Friday, March 30, 2012

21. The Sharpshooter #7: Head Crusher by Bruno Rossi

The order of books on my on-deck shelf seems to have arranged itself such that I have spent a lot of the month of March wallowing around in the filth and scum of 1970s New York.  Again, this is a book I picked up on my fruitful trip to the Maritimes.  Who could resist such a cover, especially with the lurid green background?

The Sharpshooter series is the story of Johnny Rock, previously John Rocetti, who parents were murdered by the mafia and who is now on a life mission to wipe them all out.   In Head Crusher, he makes his way to Times Square where he finds a mafia-run brothel and through a bit of dumb luck (there is an attack on the boss of the brothel and Johnny shoots everyone he sees, accidently saving the boss's life) worms his way into a lieutenant position of a local high-ranking member of the family.  It turns out an internecine mafia war is brewing, as the capo from Queens wants territory from the uber-boss of Manhattan.  Johnny Rock, through his cold-blooded killing skill ends up playing a big role in helping the big boss win.  He doesn't care as long as he is killing mafia goons.  But when the war is over, he returns to his main goal and starts taking down the mafioso who have adopted him.

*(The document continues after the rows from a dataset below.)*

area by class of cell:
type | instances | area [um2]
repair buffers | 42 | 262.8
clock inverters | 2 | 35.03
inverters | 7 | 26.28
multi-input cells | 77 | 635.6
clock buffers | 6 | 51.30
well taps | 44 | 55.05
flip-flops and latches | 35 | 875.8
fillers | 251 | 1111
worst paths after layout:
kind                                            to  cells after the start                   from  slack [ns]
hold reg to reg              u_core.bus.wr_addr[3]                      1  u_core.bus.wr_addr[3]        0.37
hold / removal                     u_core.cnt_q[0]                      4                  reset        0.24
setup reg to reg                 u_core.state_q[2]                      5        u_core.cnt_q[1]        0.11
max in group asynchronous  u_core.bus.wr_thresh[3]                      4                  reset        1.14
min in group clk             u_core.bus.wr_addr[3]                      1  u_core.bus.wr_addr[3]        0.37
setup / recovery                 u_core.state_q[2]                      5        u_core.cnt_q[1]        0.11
--- config.mk ---
export PLATFORM = sky130hd
export DESIGN_NAME = mult_div_unit
export DESIGN_NICKNAME = d
export VERILOG_FILES = /design/src/rtl/mips_pkg.sv /design/src/rtl/md_step.sv /design/src/rtl/mult_div_unit.sv
export SDC_FILE = /design/constraint.sdc
export NUM_CORES = 1
export LEC_CHECK = 0
export BUFFER_PORTS_ARGS = -buffer_cell sky130_fd_sc_hd__clkbuf_2
export CAP_MARGIN = 20
export CORE_MARGIN = 4
export CORE_UTILIZATION = 60
export CTS_CLUSTER_DIAMETER = 60
export DETAILED_ROUTE_END_ITERATION = 6
export GPL_ROUTABILITY_DRIVEN = 0
export HOLD_SLACK_MARGIN = 0.08
export PLACE_DENSITY = 0.81
export SYNTH_ARGS = -nofsm -noshare
export SYNTH_HDL_FRONTEND = slang
export SYNTH_SLANG_ARGS = --single-unit
--- constraint.sdc ---
create_clock -name clk -period 4.4 [get_ports clk]
set_input_delay 0 -clock clk [delete_from_list [all_inputs] [get_ports clk]]
set_output_delay 0 -clock clk [all_outputs]
set_load 0.05 [all_outputs]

This book is not realistic at all.  However, unlike the last Butcher book I read, it's not preposterous.  The world portrayed seems pretty real, especially all the seedy stuff in Times Square and the mafia's hangouts and homes.  What's unrealistic is how quickly they accept him into the fold and how many of them he kills.  Nevertheless, the book is written with enough grit and intensity that you don't really care.  I actually really started to get into it by the second half.  It feels like a book written quickly by a competent writer, without a lot of regard to the overall structure.  There is one scene that was particularly good, when Johnny gets invited to dinner with the big boss and has a conversation with his educated, dissatisfied granddaughter.  She instantly recognizes him as someone not like the other men that hang around her family and they have a kind of connection.  Then at dinner, Johnny hardens, reminding himself of his mission and that his own murdered sister was very much like the granddaughter and he slaughters the entire family!  His only reprieve towards the granddaughter is that he can't bring himself to shoot her a second time, so she dies with only a single bullet through the chest.  Cold.

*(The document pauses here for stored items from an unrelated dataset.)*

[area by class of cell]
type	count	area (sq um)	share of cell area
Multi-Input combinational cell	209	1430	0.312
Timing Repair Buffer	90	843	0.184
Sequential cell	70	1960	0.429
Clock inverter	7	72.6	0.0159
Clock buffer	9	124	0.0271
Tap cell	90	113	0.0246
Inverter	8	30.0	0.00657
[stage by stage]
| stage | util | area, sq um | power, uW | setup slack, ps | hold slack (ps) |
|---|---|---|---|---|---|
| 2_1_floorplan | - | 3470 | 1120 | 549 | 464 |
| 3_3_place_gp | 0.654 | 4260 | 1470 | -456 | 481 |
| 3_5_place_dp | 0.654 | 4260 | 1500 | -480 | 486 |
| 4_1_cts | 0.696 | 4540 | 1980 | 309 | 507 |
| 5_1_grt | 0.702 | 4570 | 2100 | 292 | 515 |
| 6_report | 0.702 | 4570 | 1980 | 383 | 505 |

There are 15 books in the Sharpshooter series and they are fairly well-respected by fans of these numbered series of men's action and adventure.  I know they were cranked out by several authors with minimal oversight or editing, so I am not too picky about continuity and typos.  But what I don't understand is how in this book #7, Johnny can identify both the guy who carried out the hit on his family and the big boss who ordered it and off them in this volume.  Did he not get to them in the previous six books?  Or does each book have a new mafia leader who is responsible for his family's murder, making the whole thing into a kind of surreal, fantastic cycle of imaginary revenge?

Here is a good overview of the entire series, with some good background material.

3 comments:

Book Glutton said...

While I was recently on vacation in the Dominican Republic, I kept thinking about a post you wrote a few years ago about a used bookstore in Ecuador. I was hoping to find something similar and discover some old paperbacks but we never found anything. (Couldn't even find a newspaper.) Now I keep reading about this trip to the Maritimes and want to go there next time we go on vacation. I can't believe you still have books from that trip. The place sounds almost as good as Lewes.

OlmanFeelyus said...

That's too bad you couldn't find the english used bookstore in Quito. It's right in the bar district and easy to find on the web (called Conferedate Books).

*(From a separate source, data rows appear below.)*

`src/rtl/magia_tile_boot_seq.sv`:
```
// Boot/run sequencer for a fixture of N_TILES MAGIA tiles: reset hold, enable, staggered
// fetch launch, EOC collection with optional timeout, and a single pass/fail verdict.
module magia_tile_boot_seq #(
    parameter int unsigned N_TILES      = 4,
    parameter int unsigned HARTID_BASE  = 0,
    parameter int unsigned RST_HOLD_CYC = 16,
    parameter int unsigned STAGGER_CYC  = 8,
    parameter int unsigned CNT_W        = 32
) (
    input  logic                    clk_i,
    input  logic                    rst_i,
    input  logic                    start_i,
    input  logic [CNT_W-1:0]        timeout_cyc_i,
    input  logic [31:0]             boot_addr_i,
    input  logic [N_TILES-1:0]      eoc_i,
    input  logic [N_TILES*8-1:0]    eoc_code_i,
    output logic [N_TILES-1:0]      tile_rst_no,
    output logic [N_TILES-1:0]      tile_enable_o,
    output logic [N_TILES-1:0]      fetch_en_o,
    output logic [31:0]             boot_addr_o,
    output logic [N_TILES*32-1:0]   mhartid_o,
    output logic                    busy_o,
    output logic                    done_o,
    output logic                    pass_o,
    output logic                    timeout_o,
    output logic [N_TILES-1:0]      fail_mask_o,
    output logic [CNT_W-1:0]        cycles_o
);

    localparam int unsigned HOLD_W    = $clog2(RST_HOLD_CYC + 1) + 1;
    localparam int unsigned HOLD_LAST = RST_HOLD_CYC - 1;
    localparam int unsigned STG_W     = $clog2(STAGGER_CYC + 1) + 1;
    localparam int unsigned STG_LAST  = (STAGGER_CYC == 0) ? 0 : STAGGER_CYC - 1;

    typedef enum logic [2:0] {
        S_IDLE, S_HOLD, S_ENABLE, S_LAUNCH, S_RUN, S_DONE
    } state_e;

    state_e              state_q, state_d;
    logic [HOLD_W-1:0]   hold_cnt_q, hold_cnt_d;
    logic [STG_W-1:0]    stg_cnt_q, stg_cnt_d;
    logic [CNT_W-1:0]    cnt_q, cnt_d;
    logic [CNT_W-1:0]    tmo_cyc_q, tmo_cyc_d;
    logic [31:0]         boot_addr_q, boot_addr_d;
    logic [N_TILES-1:0]  seen_q, seen_d;
    logic [N_TILES-1:0]  fail_q, fail_d;
    logic [N_TILES-1:0]  tile_rst_n_q, tile_rst_n_d;
    logic [N_TILES-1:0]  tile_en_q, tile_en_d;
    logic [N_TILES-1:0]  fetch_en_q, fetch_en_d;
    logic                busy_q, busy_d;
    logic                done_q, done_d;
    logic                pass_q, pass_d;
    logic                timeout_q, timeout_d;

    logic                active;
    logic [N_TILES-1:0]  code_nz;
    logic [N_TILES-1:0]  accept;
    logic [N_TILES-1:0]  seen_acc;
    logic                all_seen;
    logic                tmo_hit;
    logic                tmo_fin;
    logic [N_TILES-1:0]  fail_fin;
    logic                hold_end;

    // EOCs are captured before the timeout is judged, so a last-cycle EOC still counts
    always_comb begin
        code_nz = '0;
        for (int k = 0; k < N_TILES; k++) begin
            code_nz[k] = |eoc_code_i[k*8 +: 8];
        end
    end

    assign active   = (state_q == S_LAUNCH) || (state_q == S_RUN);
    assign accept   = active ? (eoc_i & fetch_en_q & ~seen_q) : '0;
    assign seen_acc = seen_q | accept;
    assign all_seen = active && (&seen_acc);
    assign tmo_hit  = active && (tmo_cyc_q != '0) && (cnt_q == tmo_cyc_q);
    assign tmo_fin  = tmo_hit && !all_seen;
    assign fail_fin = fail_q | (accept & code_nz) | (tmo_fin ? ~seen_acc : '0);
    assign hold_end = (hold_cnt_q == HOLD_W'(HOLD_LAST));

    // State register and all registered outputs
    always_ff @(posedge clk_i) begin
        if (rst_i) begin
            state_q      <= S_IDLE;
            hold_cnt_q   <= '0;
            stg_cnt_q    <= '0;
            cnt_q        <= '0;
            tmo_cyc_q    <= '0;
            boot_addr_q  <= '0;
            seen_q       <= '0;
            fail_q       <= '0;
            tile_rst_n_q <= '0;
            tile_en_q    <= '0;
            fetch_en_q   <= '0;
            busy_q       <= 1'b0;
            done_q       <= 1'b0;
            pass_q       <= 1'b0;
            timeout_q    <= 1'b0;
        end else begin
            state_q      <= state_d;
            hold_cnt_q   <= hold_cnt_d;
            stg_cnt_q    <= stg_cnt_d;
            cnt_q        <= cnt_d;
            tmo_cyc_q    <= tmo_cyc_d;
            boot_addr_q  <= boot_addr_d;
            seen_q       <= seen_d;
            fail_q       <= fail_d;
            tile_rst_n_q <= tile_rst_n_d;
            tile_en_q    <= tile_en_d;
            fetch_en_q   <= fetch_en_d;
            busy_q       <= busy_d;
            done_q       <= done_d;
            pass_q       <= pass_d;
            timeout_q    <= timeout_d;
        end
    end

    // Next-state logic
    always_comb begin
        state_d = state_q;
        unique case (state_q)
            S_IDLE, S_DONE: if (start_i) state_d = S_HOLD;
            S_HOLD:         if (hold_end) state_d = S_ENABLE;
            S_ENABLE:       state_d = S_LAUNCH;
            S_LAUNCH, S_RUN: begin
                if (all_seen || tmo_hit) begin
                    state_d = S_DONE;
                end else if ((state_q == S_LAUNCH) && (&fetch_en_q)) begin
                    state_d = S_RUN;
                end
            end
            default:        state_d = S_IDLE;
        endcase
    end

    // Next values of the registered outputs and datapath
    always_comb begin
        hold_cnt_d   = hold_cnt_q;
        stg_cnt_d    = stg_cnt_q;
        cnt_d        = cnt_q;
        tmo_cyc_d    = tmo_cyc_q;
        boot_addr_d  = boot_addr_q;
        seen_d       = seen_q;
        fail_d       = fail_q;
        tile_rst_n_d = tile_rst_n_q;
        tile_en_d    = tile_en_q;
        fetch_en_d   = fetch_en_q;
        busy_d       = busy_q;
        done_d       = done_q;
        pass_d       = pass_q;
        timeout_d    = timeout_q;
        unique case (state_q)
            S_IDLE, S_DONE: begin
                if (start_i) begin
                    boot_addr_d  = boot_addr_i;
                    tmo_cyc_d    = timeout_cyc_i;
                    hold_cnt_d   = '0;
                    cnt_d        = '0;
                    seen_d       = '0;
                    fail_d       = '0;
                    tile_rst_n_d = '0;
                    busy_d       = 1'b1;
                    done_d       = 1'b0;
                    pass_d       = 1'b0;
                    timeout_d    = 1'b0;
                end
            end
            S_HOLD: begin
                hold_cnt_d = hold_cnt_q + HOLD_W'(1);
                if (hold_end) begin
                    tile_rst_n_d = '1;
                    tile_en_d    = '1;
                end
            end
            S_ENABLE: begin
                fetch_en_d = (STAGGER_CYC == 0) ? '1 : N_TILES'(1);
                stg_cnt_d  = '0;
                cnt_d      = '0;
            end
            S_LAUNCH, S_RUN: begin
                seen_d = seen_acc;
                fail_d = fail_q | (accept & code_nz);
                if (all_seen || tmo_hit) begin
                    // cycles_o holds the counter value of the cycle that ended the run
                    fail_d     = fail_fin;
                    timeout_d  = tmo_fin;
                    pass_d     = !tmo_fin && (fail_fin == '0);
                    done_d     = 1'b1;
                    busy_d     = 1'b0;
                    fetch_en_d = '0;
                    tile_en_d  = '0;
                end else begin
                    if (cnt_q != '1) cnt_d = cnt_q + CNT_W'(1);
                    if ((state_q == S_LAUNCH) && !(&fetch_en_q)) begin
                        if (stg_cnt_q == STG_W'(STG_LAST)) begin
                            stg_cnt_d  = '0;
                            fetch_en_d = (fetch_en_q << 1) | N_TILES'(1);
                        end else begin
                            stg_cnt_d = stg_cnt_q + STG_W'(1);
                        end
                    end
                end
            end
            default: ;
        endcase
    end

    genvar g;
    generate
        for (g = 0; g < N_TILES; g++) begin : g_hartid
            assign mhartid_o[g*32 +: 32] = 32'(HARTID_BASE + g);
        end
    endgenerate

    assign tile_rst_no   = tile_rst_n_q;
    assign tile_enable_o = tile_en_q;
    assign fetch_en_o    = fetch_en_q;
    assign boot_addr_o   = boot_addr_q;
    assign busy_o        = busy_q;
    assign done_o        = done_q;
    assign pass_o        = pass_q;
    assign timeout_o     = timeout_q;
    assign fail_mask_o   = fail_q;
    assign cycles_o      = cnt_q;

endmodule

```
`config.mk`:
```
export PLATFORM = sky130hd
export DESIGN_NAME = magia_tile_boot_seq
export DESIGN_NICKNAME = d
export VERILOG_FILES = /design/src/rtl/magia_tile_boot_seq.sv
export SDC_FILE = /design/constraint.sdc
export NUM_CORES = 1
export LEC_CHECK = 0
export CORE_ASPECT_RATIO = 1.2
export CORE_MARGIN = 3
export CORE_UTILIZATION = 47
export CTS_BUF_LIST = sky130_fd_sc_hd__clkbuf_4 sky130_fd_sc_hd__clkbuf_8
export DETAILED_ROUTE_END_ITERATION = 7
export GPL_ROUTABILITY_DRIVEN = 0
export PLACE_DENSITY_LB_ADDON = 0.15
export SYNTH_ARGS = -nofsm -noshare
export SYNTH_HDL_FRONTEND = slang
export SYNTH_SLANG_ARGS = --single-unit
```
`constraint.sdc`:
```
create_clock -name clk_i -period 6 [get_ports clk_i]
set_clock_uncertainty 0.05 [all_clocks]
set_input_delay 1.2 -clock clk_i [delete_from_list [all_inputs] [get_ports clk_i]]
set_output_delay 1.2 -clock clk_i [all_outputs]
set_load 0.005 [all_outputs]
```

The Maritimes is pretty rich pickings, though I don't know how long it will last. We're lucky in Canada for used books because we do a lot of reading relatively and we get a lot more british titles, due to distribution practices and until recently many families with ties back to the UK. The Maritimes is particularly British still. Plus, places that aren't doing so well financially often have decent used bookstores.

Also, it's just friggin' beautiful, inexpensive and the people are nice. I strongly recommend it as a vacation spot for a summer trip. Oh yeah, great seafood!

OlmanFeelyus said...

Ugh. Reading comprehension fail on my part. I skimmed over the fact that you weren't actually in Ecuador! I think most South American countries have an english bookstore floating around just because there is so much tourist trade. The DR could be an exception, having primarily American tourists. Too bad you didn't stumble upon some dusty treasure trove.